Stored data
===== config.mk =====
export PLATFORM = sky130hd
export DESIGN_NAME = instr_fetch
export DESIGN_NICKNAME = d
export VERILOG_FILES = /design/src/rtl/risc_pkg.sv /design/src/rtl/instr_fetch.sv
export SDC_FILE = /design/constraint.sdc
export NUM_CORES = 1
export LEC_CHECK = 0
export ABC_AREA = 1
export ABC_CLOCK_PERIOD_IN_PS = 1200
export CORE_MARGIN = 2
export CORE_UTILIZATION = 25
export CTS_CLUSTER_DIAMETER = 120
export DETAILED_ROUTE_END_ITERATION = 10
export PLACE_DENSITY = 0.53
export REMOVE_ABC_BUFFERS = 1
export SLEW_MARGIN = 20
export SYNTH_ARGS = -nofsm -noshare
export SYNTH_HDL_FRONTEND = slang
export SYNTH_SLANG_ARGS = --single-unit

===== constraint.sdc =====
create_clock -name clk -period 1.2 [get_ports clk]
set_clock_uncertainty 0.05 [all_clocks]
set_input_delay 0.18 -clock clk [delete_from_list [all_inputs] [get_ports clk]]
set_output_delay 0.18 -clock clk [all_outputs]
set_load 0.1 [all_outputs]

===== src/rtl/risc_pkg.sv =====
// Shared definitions for the 16-bit RISC core: bus widths, the HALT opcode
// and the fetch-stage state encoding.
package risc_pkg;

  localparam int ADDR_W  = 8;
  localparam int INSTR_W = 16;

  // Opcode in IR[15:12] that stops instruction fetch.
  localparam logic [3:0] HALT_OP = 4'hF;

  typedef enum logic [2:0] {
    FS_IDLE   = 3'd0,
    FS_REQ    = 3'd1,
    FS_WAIT   = 3'd2,
    FS_HOLD   = 3'd3,
    FS_HALTED = 3'd4
  } fetch_state_e;

endpackage


===== src/rtl/instr_fetch.sv =====
// Instruction fetch stage: reads the word at PC_addr from synchronous
// instruction memory, latches it into IR and hands it to the decoder over a
// valid/ready handshake. Strobes PC_inc once per non-HALT fetch and parks in
// HALTED after a HALT opcode has been consumed.
module instr_fetch #(
  parameter int         ADDR_W  = risc_pkg::ADDR_W,
  parameter int         INSTR_W = risc_pkg::INSTR_W,
  parameter logic [3:0] HALT_OP = risc_pkg::HALT_OP
) (
  input  logic               clk,
  input  logic               clr,
  input  logic               fetch_en,
  input  logic [ADDR_W-1:0]  PC_addr,
  output logic               PC_inc,
  output logic               PC_clr,
  output logic [ADDR_W-1:0]  imem_addr,
  output logic               imem_rd,
  input  logic [INSTR_W-1:0] imem_data,
  output logic [INSTR_W-1:0] IR,
  output logic [ADDR_W-1:0]  IR_addr,
  output logic               IR_valid,
  input  logic               IR_ready,
  output logic               halted
);

  import risc_pkg::*;

  fetch_state_e       state_q, state_d;
  logic [ADDR_W-1:0]  addr_q, addr_d;
  logic [INSTR_W-1:0] ir_q, ir_d;
  logic [ADDR_W-1:0]  ir_addr_q, ir_addr_d;
  logic               ir_valid_q, ir_valid_d;
  logic               halt_flag_q, halt_flag_d;
  logic               halted_q, halted_d;
  logic [3:0]         opcode;

  // The memory is always addressed by the PC; imem_rd qualifies the access.
  assign imem_addr = PC_addr;
  assign PC_clr    = clr;
  assign opcode    = imem_data[INSTR_W-1 -: 4];

  assign IR       = ir_q;
  assign IR_addr  = ir_addr_q;
  assign IR_valid = ir_valid_q;
  assign halted   = halted_q;

  // Next-state logic plus the two combinational strobes (PC_inc, imem_rd).
  always_comb begin
    state_d     = state_q;
    addr_d      = addr_q;
    ir_d        = ir_q;
    ir_addr_d   = ir_addr_q;
    ir_valid_d  = ir_valid_q;
    halt_flag_d = halt_flag_q;
    halted_d    = halted_q;
    PC_inc      = 1'b0;
    imem_rd     = 1'b0;

    case (state_q)
      FS_IDLE: begin
        if (fetch_en) state_d = FS_REQ;
      end
      FS_REQ: begin
        imem_rd = 1'b1;
        addr_d  = PC_addr;
        state_d = FS_WAIT;
      end
      FS_WAIT: begin
        ir_d       = imem_data;
        ir_addr_d  = addr_q;
        ir_valid_d = 1'b1;
        if (opcode != HALT_OP) begin
          PC_inc      = 1'b1;
          halt_flag_d = 1'b0;
        end else begin
          halt_flag_d = 1'b1;
        end
        state_d = FS_HOLD;
      end
      FS_HOLD: begin
        if (IR_ready) begin
          ir_valid_d = 1'b0;
          if (halt_flag_q) begin
            halted_d = 1'b1;
            state_d  = FS_HALTED;
          end else if (fetch_en) begin
            state_d = FS_REQ;
          end else begin
            state_d = FS_IDLE;
          end
        end
      end
      FS_HALTED: begin
        state_d = FS_HALTED;
      end
      default: begin
        state_d = FS_IDLE;
      end
    endcase

    // A clear in flight suppresses this cycle's strobes so the PC and
    // memory never see a half-finished fetch.
    if (clr) begin
      PC_inc  = 1'b0;
      imem_rd = 1'b0;
    end
  end

  // State, IR and address registers with synchronous clear.
  always_ff @(posedge clk) begin
    if (clr) begin
      state_q     <= FS_IDLE;
      addr_q      <= '0;
      ir_q        <= '0;
      ir_addr_q   <= '0;
      ir_valid_q  <= 1'b0;
      halt_flag_q <= 1'b0;
      halted_q    <= 1'b0;
    end else begin
      state_q     <= state_d;
      addr_q      <= addr_d;
      ir_q        <= ir_d;
      ir_addr_q   <= ir_addr_d;
      ir_valid_q  <= ir_valid_d;
      halt_flag_q <= halt_flag_d;
      halted_q    <= halted_d;
    end
  end

endmodule
--- src/rtl/dmem_access_ctrl.sv ---
// rtl/dmem_access_ctrl.sv - MEM-stage data-memory sequencer: request/grant bus,
// pipeline stall, load lane extraction and misalign/timeout reporting.
module dmem_access_ctrl #(
  parameter int TIMEOUT = 15
) (
  input  logic        clk,
  input  logic        reset,
  input  logic        mem_enable_in,
  input  logic        mem_rw_in,
  input  logic [2:0]  funct3_in,
  input  logic [31:0] addr_in,
  input  logic [31:0] store_in,
  output logic        bus_req,
  output logic        bus_we,
  output logic [31:0] bus_addr,
  output logic [31:0] bus_wdata,
  output logic [3:0]  bus_be,
  input  logic        bus_gnt,
  input  logic        bus_rvalid,
  input  logic [31:0] bus_rdata,
  output logic        stall_out,
  output logic [31:0] load_data,
  output logic        load_valid,
  output logic        misalign_err,
  output logic        bus_err
);

  localparam logic [1:0] S_IDLE = 2'd0;
  localparam logic [1:0] S_REQ  = 2'd1;
  localparam logic [1:0] S_WAIT = 2'd2;
  localparam logic [1:0] S_DONE = 2'd3;

  localparam logic [7:0] TIMEOUT_C = 8'(TIMEOUT);

  logic [1:0]  state;
  logic [7:0]  cnt;
  logic [2:0]  funct3_q;
  logic [1:0]  lane_q;

  logic        legal;
  logic        aligned;
  logic        start;
  logic [3:0]  be_c;
  logic [31:0] wdata_c;
  logic [31:0] rd_shift;
  logic [31:0] rd_ext;
  logic        timed_out;

  // Unsigned loads are only legal as loads; stores stop at SW.
  always_comb begin
    legal = 1'b0;
    case (funct3_in)
      3'b000, 3'b001, 3'b010: legal = 1'b1;
      3'b100, 3'b101:         legal = mem_rw_in;
      default:                legal = 1'b0;
    endcase
  end

  always_comb begin
    aligned = 1'b1;
    case (funct3_in[1:0])
      2'b01:   aligned = ~addr_in[0];
      2'b10:   aligned = (addr_in[1:0] == 2'b00);
      default: aligned = 1'b1;
    endcase
  end

  assign start = (state == S_IDLE) & mem_enable_in & legal & aligned;

  always_comb begin
    be_c    = 4'b1111;
    wdata_c = store_in;
    case (funct3_in[1:0])
      2'b00: begin
        be_c    = 4'b0001 << addr_in[1:0];
        wdata_c = {4{store_in[7:0]}};
      end
      2'b01: begin
        be_c    = addr_in[1] ? 4'b1100 : 4'b0011;
        wdata_c = {2{store_in[15:0]}};
      end
      default: begin
        be_c    = 4'b1111;
        wdata_c = store_in;
      end
    endcase
  end

  // Move the addressed lane down to bit 0, then extend by the captured funct3.
  always_comb begin
    rd_shift = bus_rdata >> {lane_q, 3'b000};
    case (funct3_q)
      3'b000:  rd_ext = {{24{rd_shift[7]}}, rd_shift[7:0]};
      3'b001:  rd_ext = {{16{rd_shift[15]}}, rd_shift[15:0]};
      3'b100:  rd_ext = {24'd0, rd_shift[7:0]};
      3'b101:  rd_ext = {16'd0, rd_shift[15:0]};
      default: rd_ext = bus_rdata;
    endcase
  end

  assign timed_out = (cnt == TIMEOUT_C);

  assign bus_req   = (state == S_REQ);
  assign stall_out = reset & (start | (state == S_REQ) | (state == S_WAIT));

  always_ff @(posedge clk or negedge reset) begin
    if (!reset) begin
      state        <= S_IDLE;
      cnt          <= 8'd0;
      funct3_q     <= 3'd0;
      lane_q       <= 2'd0;
      bus_we       <= 1'b0;
      bus_addr     <= 32'd0;
      bus_wdata    <= 32'd0;
      bus_be       <= 4'd0;
      load_data    <= 32'd0;
      load_valid   <= 1'b0;
      misalign_err <= 1'b0;
      bus_err      <= 1'b0;
    end else begin
      load_valid   <= 1'b0;
      misalign_err <= 1'b0;
      bus_err      <= 1'b0;
      case (state)
        S_IDLE: begin
          if (start) begin
            bus_addr  <= {addr_in[31:2], 2'b00};
            bus_we    <= ~mem_rw_in;
            bus_be    <= be_c;
            bus_wdata <= wdata_c;
            funct3_q  <= funct3_in;
            lane_q    <= addr_in[1:0];
            cnt       <= 8'd0;
            state     <= S_REQ;
          end else if (mem_enable_in) begin
            misalign_err <= 1'b1;
          end
        end
        S_REQ: begin
          cnt <= cnt + 8'd1;
          if (bus_gnt && (bus_we || bus_rvalid)) begin
            load_valid <= 1'b1;
            load_data  <= bus_we ? 32'd0 : rd_ext;
            state      <= S_DONE;
          end else if (timed_out) begin
            // A read granted in the timeout cycle without data is still aborted.
            bus_err   <= 1'b1;
            load_data <= 32'd0;
            state     <= S_DONE;
          end else if (bus_gnt) begin
            state <= S_WAIT;
          end
        end
        S_WAIT: begin
          cnt <= cnt + 8'd1;
          if (bus_rvalid) begin
            load_valid <= 1'b1;
            load_data  <= rd_ext;
            state      <= S_DONE;
          end else if (timed_out) begin
            bus_err   <= 1'b1;
            load_data <= 32'd0;
            state     <= S_DONE;
          end
        end
        default: begin
          state <= S_IDLE;
        end
      endcase
    end
  end

endmodule

--- config.mk ---
export PLATFORM = sky130hd
export DESIGN_NAME = dmem_access_ctrl
export DESIGN_NICKNAME = d
export VERILOG_FILES = /design/src/rtl/dmem_access_ctrl.sv
export SDC_FILE = /design/constraint.sdc
export NUM_CORES = 1
export LEC_CHECK = 0
export CAP_MARGIN = 40
export CORE_UTILIZATION = 44
export DETAILED_ROUTE_END_ITERATION = 8
export PLACE_DENSITY = 0.81
export SLEW_MARGIN = 20
export SYNTH_ARGS = -nofsm -noshare
export SYNTH_HDL_FRONTEND = slang
export SYNTH_SLANG_ARGS = --single-unit
--- constraint.sdc ---
create_clock -name clk -period 3.3 [get_ports clk]
set_input_delay 0.66 -clock clk [delete_from_list [all_inputs] [get_ports clk]]
set_output_delay 0.66 -clock clk [all_outputs]
set_load 0.02 [all_outputs]
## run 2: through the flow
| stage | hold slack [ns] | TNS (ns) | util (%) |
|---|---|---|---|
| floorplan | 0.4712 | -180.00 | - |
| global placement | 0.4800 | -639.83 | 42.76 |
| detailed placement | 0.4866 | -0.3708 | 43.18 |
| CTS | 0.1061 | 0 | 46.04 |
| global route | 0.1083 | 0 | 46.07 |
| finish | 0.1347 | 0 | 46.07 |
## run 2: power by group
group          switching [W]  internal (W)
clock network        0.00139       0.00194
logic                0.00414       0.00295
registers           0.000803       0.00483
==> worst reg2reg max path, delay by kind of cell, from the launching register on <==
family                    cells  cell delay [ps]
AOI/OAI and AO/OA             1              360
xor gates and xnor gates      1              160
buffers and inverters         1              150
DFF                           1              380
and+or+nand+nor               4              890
## src/rtl/trunc_avg_sequencer_if.sv

```systemverilog
// Bundle between the averaging sequencer, the register-file read/write ports and the shared truncated adder.
// Latency: none, wires only.
// Backpressure: wr_ready exists only with TRUNC_SEQ_STALL_EN defined; otherwise writes are always taken.
interface trunc_avg_sequencer_if #(
    parameter int ADDR_W = 4
);
    logic                     start;
    logic [ADDR_W:0]          len;
    logic                     round;
    logic                     busy;
    logic                     done;
    logic                     rd_en;
    logic [ADDR_W-1:0]        rd_addr;
    logic signed [7:0]        a_data;
    logic signed [7:0]        b_data;
    logic signed [7:0]        add_a;
    logic signed [7:0]        add_b;
    logic                     add_c0;
    logic signed [7:0]        add_sum;
    logic                     wr_en;
    logic [ADDR_W-1:0]        wr_addr;
    logic signed [7:0]        wr_data;
`ifdef TRUNC_SEQ_STALL_EN
    logic                     wr_ready;
`endif

    // Sequencer side.
    modport master (
`ifdef TRUNC_SEQ_STALL_EN
        input  wr_ready,
`endif
        input  start, len, round, a_data, b_data, add_sum,
        output busy, done, rd_en, rd_addr, add_a, add_b, add_c0,
        output wr_en, wr_addr, wr_data
    );

    // Register file / adder / command source side.
    modport slave (
`ifdef TRUNC_SEQ_STALL_EN
        output wr_ready,
`endif
        output start, len, round, a_data, b_data, add_sum,
        input  busy, done, rd_en, rd_addr, add_a, add_b, add_c0,
        input  wr_en, wr_addr, wr_data
    );
endinterface

```

## src/rtl/trunc_avg_sequencer.sv

```systemverilog
// Element-wise truncated average of two signed 8-bit vectors via an external adder; optional stall build macro TRUNC_SEQ_STALL_EN.
// Latency: 3 cycles rd_en -> wr_en per element, 1 element/cycle, done N+4 cycles after start is sampled.
// Backpressure: none by default; with TRUNC_SEQ_STALL_EN, wr_ready low freezes reads, operands and writes, a skid entry holds in-flight read data.
module trunc_avg_sequencer #(
    parameter int MAX_LEN = 16,
    parameter int ADDR_W  = 4
) (
    input  logic                  clk,
    input  logic                  rst_n,
    trunc_avg_sequencer_if.master bus
);
    typedef enum logic [1:0] {
        IDLE  = 2'd0,
        RUN   = 2'd1,
        DRAIN = 2'd2,
        DONE  = 2'd3
    } state_t;

    localparam logic [ADDR_W:0] MAX_CNT = (ADDR_W+1)'(MAX_LEN);

    state_t                state_q, state_d;
    logic [ADDR_W:0]       cnt_q;
    logic [ADDR_W:0]       len_clamped;
    logic [ADDR_W:0]       last_idx;
    logic                  round_q;
    logic [ADDR_W-1:0]     issue_idx_q;
    logic                  rd_issue;
    logic                  start_acc;
    logic                  last_issue;
    logic                  last_write;
    logic                  stall;
    logic                  wr_acc;

    logic                  rd_vld_q;
    logic [ADDR_W-1:0]     rd_idx_q;

    logic                  s2_vld;
    logic signed [7:0]     s2_a, s2_b;
    logic [ADDR_W-1:0]     s2_idx;

    logic                  op_vld_q;
    logic [ADDR_W-1:0]     op_idx_q;
    logic signed [7:0]     add_a_q, add_b_q;

    logic                  wr_en_q;
    logic [ADDR_W-1:0]     wr_addr_q;
    logic signed [7:0]     wr_data_q;

    assign len_clamped = (bus.len > MAX_CNT) ? MAX_CNT : bus.len;
    assign last_idx    = cnt_q - (ADDR_W+1)'(1);
    assign last_issue  = ({1'b0, issue_idx_q} == last_idx);
    assign last_write  = wr_acc && ({1'b0, wr_addr_q} == last_idx);

`ifdef TRUNC_SEQ_STALL_EN
    assign stall  = wr_en_q & ~bus.wr_ready;
    assign wr_acc = wr_en_q & bus.wr_ready;
`else
    assign stall  = 1'b0;
    assign wr_acc = wr_en_q;
`endif

    // Next-state and read-issue decode; reads pause whenever the write stage is stalled.
    always_comb begin
        state_d   = state_q;
        rd_issue  = 1'b0;
        start_acc = 1'b0;
        case (state_q)
            IDLE: begin
                if (bus.start) begin
                    start_acc = 1'b1;
                    state_d   = (len_clamped == '0) ? DONE : RUN;
                end
            end
            RUN: begin
                if (!stall) begin
                    rd_issue = 1'b1;
                    if (last_issue) begin
                        state_d = DRAIN;
                    end
                end
            end
            DRAIN: begin
                if (last_write) begin
                    state_d = DONE;
                end
            end
            DONE: begin
                state_d = IDLE;
            end
            default: begin
                state_d = IDLE;
            end
        endcase
    end

    // State register.
    always_ff @(posedge clk or negedge rst_n) begin
        if (!rst_n) begin
            state_q <= IDLE;
        end else begin
            state_q <= state_d;
        end
    end

    // Command latch and read index counter.
    always_ff @(posedge clk or negedge rst_n) begin
        if (!rst_n) begin
            cnt_q       <= '0;
            round_q     <= 1'b0;
            issue_idx_q <= '0;
        end else if (start_acc) begin
            cnt_q       <= len_clamped;
            round_q     <= bus.round;
            issue_idx_q <= '0;
        end else if (rd_issue) begin
            issue_idx_q <= issue_idx_q + ADDR_W'(1);
        end
    end

    // Track which cycle carries returning read data and its element index.
    always_ff @(posedge clk or negedge rst_n) begin
        if (!rst_n) begin
            rd_vld_q <= 1'b0;
            rd_idx_q <= '0;
        end else begin
            rd_vld_q <= rd_issue;
            if (rd_issue) begin
                rd_idx_q <= issue_idx_q;
            end
        end
    end

`ifdef TRUNC_SEQ_STALL_EN
    logic                  skid_vld_q;
    logic signed [7:0]     skid_a_q, skid_b_q;
    logic [ADDR_W-1:0]     skid_idx_q;

    // Park read data that lands while writes are stalled; it is consumed ahead of any newer read.
    always_ff @(posedge clk or negedge rst_n) begin
        if (!rst_n) begin
            skid_vld_q <= 1'b0;
            skid_a_q   <= '0;
            skid_b_q   <= '0;
            skid_idx_q <= '0;
        end else if (stall && rd_vld_q) begin
            skid_vld_q <= 1'b1;
            skid_a_q   <= bus.a_data;
            skid_b_q   <= bus.b_data;
            skid_idx_q <= rd_idx_q;
        end else if (!stall) begin
            skid_vld_q <= 1'b0;
        end
    end
`endif

    // Operand source for the adder stage: skid entry first, else live read data.
    always_comb begin
        s2_vld = rd_vld_q;
        s2_a   = bus.a_data;
        s2_b   = bus.b_data;
        s2_idx = rd_idx_q;
`ifdef TRUNC_SEQ_STALL_EN
        if (skid_vld_q) begin
            s2_vld = 1'b1;
            s2_a   = skid_a_q;
            s2_b   = skid_b_q;
            s2_idx = skid_idx_q;
        end
`endif
    end

    // Adder operand registers; values persist between commands so the adder input stays quiet.
    always_ff @(posedge clk or negedge rst_n) begin
        if (!rst_n) begin
            op_vld_q <= 1'b0;
            op_idx_q <= '0;
            add_a_q  <= '0;
            add_b_q  <= '0;
        end else if (!stall) begin
            op_vld_q <= s2_vld;
            if (s2_vld) begin
                add_a_q  <= s2_a;
                add_b_q  <= s2_b;
                op_idx_q <= s2_idx;
            end
        end
    end

    // Result write stage: capture the adder output verbatim with its element index.
    always_ff @(posedge clk or negedge rst_n) begin
        if (!rst_n) begin
            wr_en_q   <= 1'b0;
            wr_addr_q <= '0;
            wr_data_q <= '0;
        end else if (!stall) begin
            wr_en_q <= op_vld_q;
            if (op_vld_q) begin
                wr_addr_q <= op_idx_q;
                wr_data_q <= bus.add_sum;
            end
        end
    end

    assign bus.busy    = (state_q == RUN) || (state_q == DRAIN);
    assign bus.done    = (state_q == DONE);
    assign bus.rd_en   = rd_issue;
    assign bus.rd_addr = issue_idx_q;
    assign bus.add_a   = add_a_q;
    assign bus.add_b   = add_b_q;
    assign bus.add_c0  = round_q;
    assign bus.wr_en   = wr_en_q;
    assign bus.wr_addr = wr_addr_q;
    assign bus.wr_data = wr_data_q;
endmodule

```

## src/flat_wrapper.sv

```systemverilog
// flat-port wrapper written by rule: the top's interface ports become plain ports
module trunc_avg_sequencer_flat 
#(
    parameter int MAX_LEN = 16,
    parameter int ADDR_W  = 4
)
  (clk, rst_n, bus_start, bus_len, bus_round, bus_a_data, bus_b_data, bus_add_sum, bus_busy, bus_done, bus_rd_en, bus_rd_addr, bus_add_a, bus_add_b, bus_add_c0, bus_wr_en, bus_wr_addr, bus_wr_data);
  trunc_avg_sequencer_if #(.ADDR_W(ADDR_W)) bus_i ();
  input  logic clk;
  input  logic rst_n;
  input wire logic [$bits(bus_i.start)-1:0] bus_start;
  input wire logic [$bits(bus_i.len)-1:0] bus_len;
  input wire logic [$bits(bus_i.round)-1:0] bus_round;
  input wire logic [$bits(bus_i.a_data)-1:0] bus_a_data;
  input wire logic [$bits(bus_i.b_data)-1:0] bus_b_data;
  input wire logic [$bits(bus_i.add_sum)-1:0] bus_add_sum;
  output wire logic [$bits(bus_i.busy)-1:0] bus_busy;
  output wire logic [$bits(bus_i.done)-1:0] bus_done;
  output wire logic [$bits(bus_i.rd_en)-1:0] bus_rd_en;
  output wire logic [$bits(bus_i.rd_addr)-1:0] bus_rd_addr;
  output wire logic [$bits(bus_i.add_a)-1:0] bus_add_a;
  output wire logic [$bits(bus_i.add_b)-1:0] bus_add_b;
  output wire logic [$bits(bus_i.add_c0)-1:0] bus_add_c0;
  output wire logic [$bits(bus_i.wr_en)-1:0] bus_wr_en;
  output wire logic [$bits(bus_i.wr_addr)-1:0] bus_wr_addr;
  output wire logic [$bits(bus_i.wr_data)-1:0] bus_wr_data;
  assign bus_i.start = bus_start;
  assign bus_i.len = bus_len;
  assign bus_i.round = bus_round;
  assign bus_i.a_data = bus_a_data;
  assign bus_i.b_data = bus_b_data;
  assign bus_i.add_sum = bus_add_sum;
  assign bus_busy = bus_i.busy;
  assign bus_done = bus_i.done;
  assign bus_rd_en = bus_i.rd_en;
  assign bus_rd_addr = bus_i.rd_addr;
  assign bus_add_a = bus_i.add_a;
  assign bus_add_b = bus_i.add_b;
  assign bus_add_c0 = bus_i.add_c0;
  assign bus_wr_en = bus_i.wr_en;
  assign bus_wr_addr = bus_i.wr_addr;
  assign bus_wr_data = bus_i.wr_data;
  trunc_avg_sequencer #(.MAX_LEN(MAX_LEN), .ADDR_W(ADDR_W)) u_core (.clk(clk), .rst_n(rst_n), .bus(bus_i));
endmodule
```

REQUIRED ACTION:
Using the entries above, quote each line verbatim from the first through the line that contains "export CORE_UTILIZATION = 25".

TASK ANSWER:
===== config.mk =====
export PLATFORM = sky130hd
export DESIGN_NAME = instr_fetch
export DESIGN_NICKNAME = d
export VERILOG_FILES = /design/src/rtl/risc_pkg.sv /design/src/rtl/instr_fetch.sv
export SDC_FILE = /design/constraint.sdc
export NUM_CORES = 1
export LEC_CHECK = 0
export ABC_AREA = 1
export ABC_CLOCK_PERIOD_IN_PS = 1200
export CORE_MARGIN = 2
export CORE_UTILIZATION = 25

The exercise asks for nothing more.